Use <see cref="..."/> when referencing other types or members in the summary.
For orchestration methods, write a high-level overview in the orchestrator summary and put step detail in the called methods.
Use <param> for every parameter and <returns> for non-void methods.
Use <exception cref="..."> for exceptions the method may throw and document the condition.
Use <remarks> for important constraints or non-obvious behavior.
Keep XML well-formed and place comments directly above the declaration (and above attributes).
Architecture & Design
Keep methods and classes focused; refactor when they get too large.
Prefer interfaces to concretions and keep interfaces small and focused.

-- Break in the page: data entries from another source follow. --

==> config.mk <==
export PLATFORM = sky130hd
export DESIGN_NAME = udp_datagram_receive_check_flat
export DESIGN_NICKNAME = d
export VERILOG_FILES = /design/src/hdl/udpc_pkg.sv /design/src/hdl/udpc_in_if.sv /design/src/hdl/udpc_out_if.sv /design/src/hdl/udpc_parse.sv /design/src/hdl/udpc_verdict.sv /design/src/hdl/udp_datagram_receive_check.sv /design/src/flat_wrapper.sv
export SDC_FILE = /design/constraint.sdc
export NUM_CORES = 1
export LEC_CHECK = 0
export BUFFER_PORTS_ARGS = -buffer_cell sky130_fd_sc_hd__buf_2
export CAP_MARGIN = 20
export CORE_AREA = 5 5 260 262
export DETAILED_ROUTE_END_ITERATION = 12
export DIE_AREA = 0 0 265 267
export GPL_TIMING_DRIVEN = 0
export MAX_ROUTING_LAYER = met4
export PLACE_DENSITY = 0.56
export REMOVE_ABC_BUFFERS = 1
export SYNTH_ARGS = -nofsm -noshare
export SYNTH_HDL_FRONTEND = slang
export SYNTH_HIERARCHICAL = 1
export SYNTH_SLANG_ARGS = --single-unit
==> constraint.sdc <==
create_clock -name i_clk -period 16.09 [get_ports i_clk]
set_input_delay 3.218 -clock i_clk [delete_from_list [all_inputs] [get_ports i_clk]]
set_output_delay 3.218 -clock i_clk [all_outputs]
set_load 0.01 [all_outputs]
<file path="src/design/stbs_pkg.sv">
// Shared types and constants for the sorted-table binary search block.
package stbs_pkg;

    localparam int DEF_TABLE_DEPTH = 256;
    localparam int DEF_KEY_WIDTH   = 32;

    localparam int CFG_IDX_W  = 8;
    localparam int CFG_DATA_W = 32;
    localparam int CNT_W      = 9;
    localparam int IDX_OUT_W  = 8;

    localparam logic [CFG_IDX_W-1:0] REG_ENTRY_COUNT    = 8'd0;
    localparam logic [CFG_IDX_W-1:0] REG_COMPARE_SIGNED = 8'd1;

    localparam logic REQ_WRITE  = 1'b0;
    localparam logic REQ_SEARCH = 1'b1;

    typedef enum logic
    {
        OP_WRITE  = 1'b0,
        OP_SEARCH = 1'b1
    } cmd_op_t;

    typedef enum logic [1:0]
    {
        ST_IDLE  = 2'b01,
        ST_PROBE = 2'b10
    } bk_state_t;

    typedef struct packed
    {
        logic        req_type;
        logic [7:0]  entry_index;
        logic [31:0] entry_value;
        logic [31:0] search_key;
    } req_t;

    typedef struct packed
    {
        logic       found;
        logic [7:0] match_index;
    } res_t;

endpackage

</file>
<file path="src/design/stbs_rq.sv">
// Two-entry result queue between the search sequencer and the result port.
module stbs_rq (
    input  logic           clk,
    input  logic           rst_n,
    input  logic           push,
    output logic           full,
    input  stbs_pkg::res_t res_in,
    input  logic           pop,
    output logic           empty,
    output stbs_pkg::res_t res_out
);
    import stbs_pkg::*;

    res_t       q_reg [2];
    logic       wr_ptr_reg;
    logic       rd_ptr_reg;
    logic [1:0] count_reg, count_next;
    logic       deq;

    always_comb
    begin
        deq = pop & ~empty;
        case ({push, deq})
            2'b10:   count_next = count_reg + 2'd1;
            2'b01:   count_next = count_reg - 2'd1;
            default: count_next = count_reg;
        endcase
    end

    always_ff @(posedge clk or negedge rst_n)
    begin
        if (!rst_n)
        begin
            wr_ptr_reg <= 1'b0;
            rd_ptr_reg <= 1'b0;
            count_reg  <= 2'd0;
        end
        else
        begin
            wr_ptr_reg <= wr_ptr_reg ^ push;
            rd_ptr_reg <= rd_ptr_reg ^ deq;
            count_reg  <= count_next;
        end
    end

    always_ff @(posedge clk)
    begin
        if (push)
        begin
            q_reg[wr_ptr_reg] <= res_in;
        end
    end

    assign full    = count_reg == 2'd2;
    assign empty   = count_reg == 2'd0;
    assign res_out = q_reg[rd_ptr_reg];

endmodule

</file>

Favor composition; avoid deep inheritance chains.
Create domain-specific folders for models, requests, responses, and constants when adding new domains.
Prefer extension methods over helper classes; document extension methods with summaries.
Testing
Use xUnit and native Assert methods.
Tests must always follow AAA: Arrange, Act, Assert.

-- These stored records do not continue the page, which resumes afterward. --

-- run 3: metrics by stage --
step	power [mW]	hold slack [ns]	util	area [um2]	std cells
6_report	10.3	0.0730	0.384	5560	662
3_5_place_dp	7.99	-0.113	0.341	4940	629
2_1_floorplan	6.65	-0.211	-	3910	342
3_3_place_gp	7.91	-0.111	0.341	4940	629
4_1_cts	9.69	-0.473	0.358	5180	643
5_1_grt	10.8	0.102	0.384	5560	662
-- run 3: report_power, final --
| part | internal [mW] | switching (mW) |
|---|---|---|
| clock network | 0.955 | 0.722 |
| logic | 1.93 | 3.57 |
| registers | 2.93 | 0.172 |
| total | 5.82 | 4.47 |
### src/hdl/tipq_pkg.sv
// Shared constants, codes and types of the timed item presentation queue.
package tipq_pkg;

   localparam int QUEUE_DEPTH = 8;
   localparam int TIME_WIDTH  = 32;
   localparam int SLOT_WIDTH  = $clog2(QUEUE_DEPTH);
   localparam int COUNT_WIDTH = $clog2(QUEUE_DEPTH + 1);

   typedef enum logic [1:0] {
      OP_INSERT = 2'd0,
      OP_QUERY  = 2'd1,
      OP_FLUSH  = 2'd2
   } opcode_type;

   typedef enum logic [1:0] {
      STATUS_OK   = 2'd0,
      STATUS_NONE = 2'd1,
      STATUS_FULL = 2'd2
   } status_type;

   typedef enum logic [2:0] {
      S_IDLE,
      S_EVAL,
      S_DECIDE,
      S_SHIFT,
      S_DONE
   } state_type;

   // One queue entry as held by a cell.
   typedef struct packed {
      logic [TIME_WIDTH-1:0] start;
      logic [TIME_WIDTH-1:0] span;
      logic [SLOT_WIDTH-1:0] slot;
   } entry_type;

   // Per-cell controls from the sequencer.
   typedef struct packed {
      logic load;
      logic shift;
   } cell_ctrl_type;

   // Per-cell compare results against the query time.
   typedef struct packed {
      logic future;
      logic match;
   } cell_flags_type;

endpackage

### src/hdl/tipq_cell.sv
// One cell of the entry chain: holds an entry, shifts toward the head, compares against time.
module tipq_cell (
   input  logic                                clock,
   input  tipq_pkg::cell_ctrl_type             ctrl,
   input  tipq_pkg::entry_type                 load_entry,
   input  tipq_pkg::entry_type                 next_entry,
   input  logic [tipq_pkg::TIME_WIDTH-1:0]     query_time,
   output tipq_pkg::entry_type                 entry,
   output tipq_pkg::cell_flags_type            flags
);

   tipq_pkg::entry_type             entry_ff;
   tipq_pkg::entry_type             entry_in;
   tipq_pkg::cell_flags_type        flags_ff;
   tipq_pkg::cell_flags_type        flags_in;
   logic [tipq_pkg::TIME_WIDTH-1:0] end_time;

   // Load a new item, take the neighbor's entry, or hold
   always_comb begin
      if (ctrl.load) begin
         entry_in = load_entry;
      end else if (ctrl.shift) begin
         entry_in = next_entry;
      end else begin
         entry_in = entry_ff;
      end
   end

   // Compare the query time against [start, start+span), end wraps
   assign end_time = entry_ff.start + entry_ff.span;

   always_comb begin
      flags_in.future = query_time < entry_ff.start;
      flags_in.match  = !flags_in.future && (query_time < end_time);
   end

   always_ff @(posedge clock) begin
      entry_ff <= entry_in;
      flags_ff <= flags_in;
   end

   assign entry = entry_ff;
   assign flags = flags_ff;

endmodule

The comments defining the AAA areas should be capitalized and with an space between the comment slashes and the word. Example: // Arange
Before creating a unit tests method:
Understand the code you want to test.
Understand the flow that involves that code: When it is used, why, and for what purpose.
Plan accordingly to cover happy path, sad/broken path, and edge cases, but keep it grounded and avoid extreme edge cases.
When planning the tests you are going to create, be careful and think things through to avoid creating unit tests that are duplicated that differ only in the test data.
Group related facts into [Theory] with TheoryData<T> generators in TheoryDataGenerator.
Use realistic data via Faker in MockDataGenerators.
Service tests should have a BuildSut helper under a Test Helpers region, at the end of the file.
Mirror production folder structure in test projects; tests live in *.Tests.
If neither TheoryDataGenerator, and MockDataGenerators exist in the project, place the generator methods under a Test Helpers region, at the end of the file.
The test names should be descriptive, action-oriented, concise, and follow the pattern: {Method being tested}_{Action being performed}_{Expected result}.
Test coverage should be kept at least 90%, save if the ROI is too low. In this case, consider refactoring the code to make it more testable. If nothing else is possible, add a comment explaining why the test coverage is not what is expected.
The name of test projects should be the same as the project they test, with the suffix .Tests.
The same applies to test files, which should be named the same as the tested file, with the suffix Tests.cs.
When using a hardcoded test value more than once, create a constant with a meaningful name instead of repeating it multiple times.
If the same value is used in multiple tests, create a const field in the test class, and reference it from the tests. Otherwise, create a const field in the tested class.
NuGet packages
Use the latest stable version of each package.
Always use transient dependencies and avoid adding the same dependency on multiple projects, unless necessary.
On that note, pay attention to the repercussions of moving a package to a more central project, if it doesn't make sense, leave a note on the csproj file explaining why.
The only exception to this rule is the following packages: coverlet.collector, and Microsoft.NET.Test.Sdk. They need to be present on all test projects for the pipelines to work properly.
Web API Conventions (When Applicable)
Controller actions return IActionResult.
If the API is mature enough to contain an error handling middleware, controllers will orchestrate only; no business logic and no try/catch.
If no error handling middleware is found, then add a try/catch to the endpoint method in a consistent way with other existing endpoints.
Validate early in controllers; return 400 Bad Request as soon as possible.
GET returns 200 OK with data or 204 No Content when empty.
POST returns 201 Created with data.
Do not return status codes inside response bodies.
Analyzer & Tooling Expectations
Respect analyzer severities configured in .editorconfig.
All projects must use the latest stable version of Roslynator.Analyzers.
AI Guardrails
Follow existing repository patterns before introducing new abstractions.
Avoid unnecessary changes outside the scope of the request.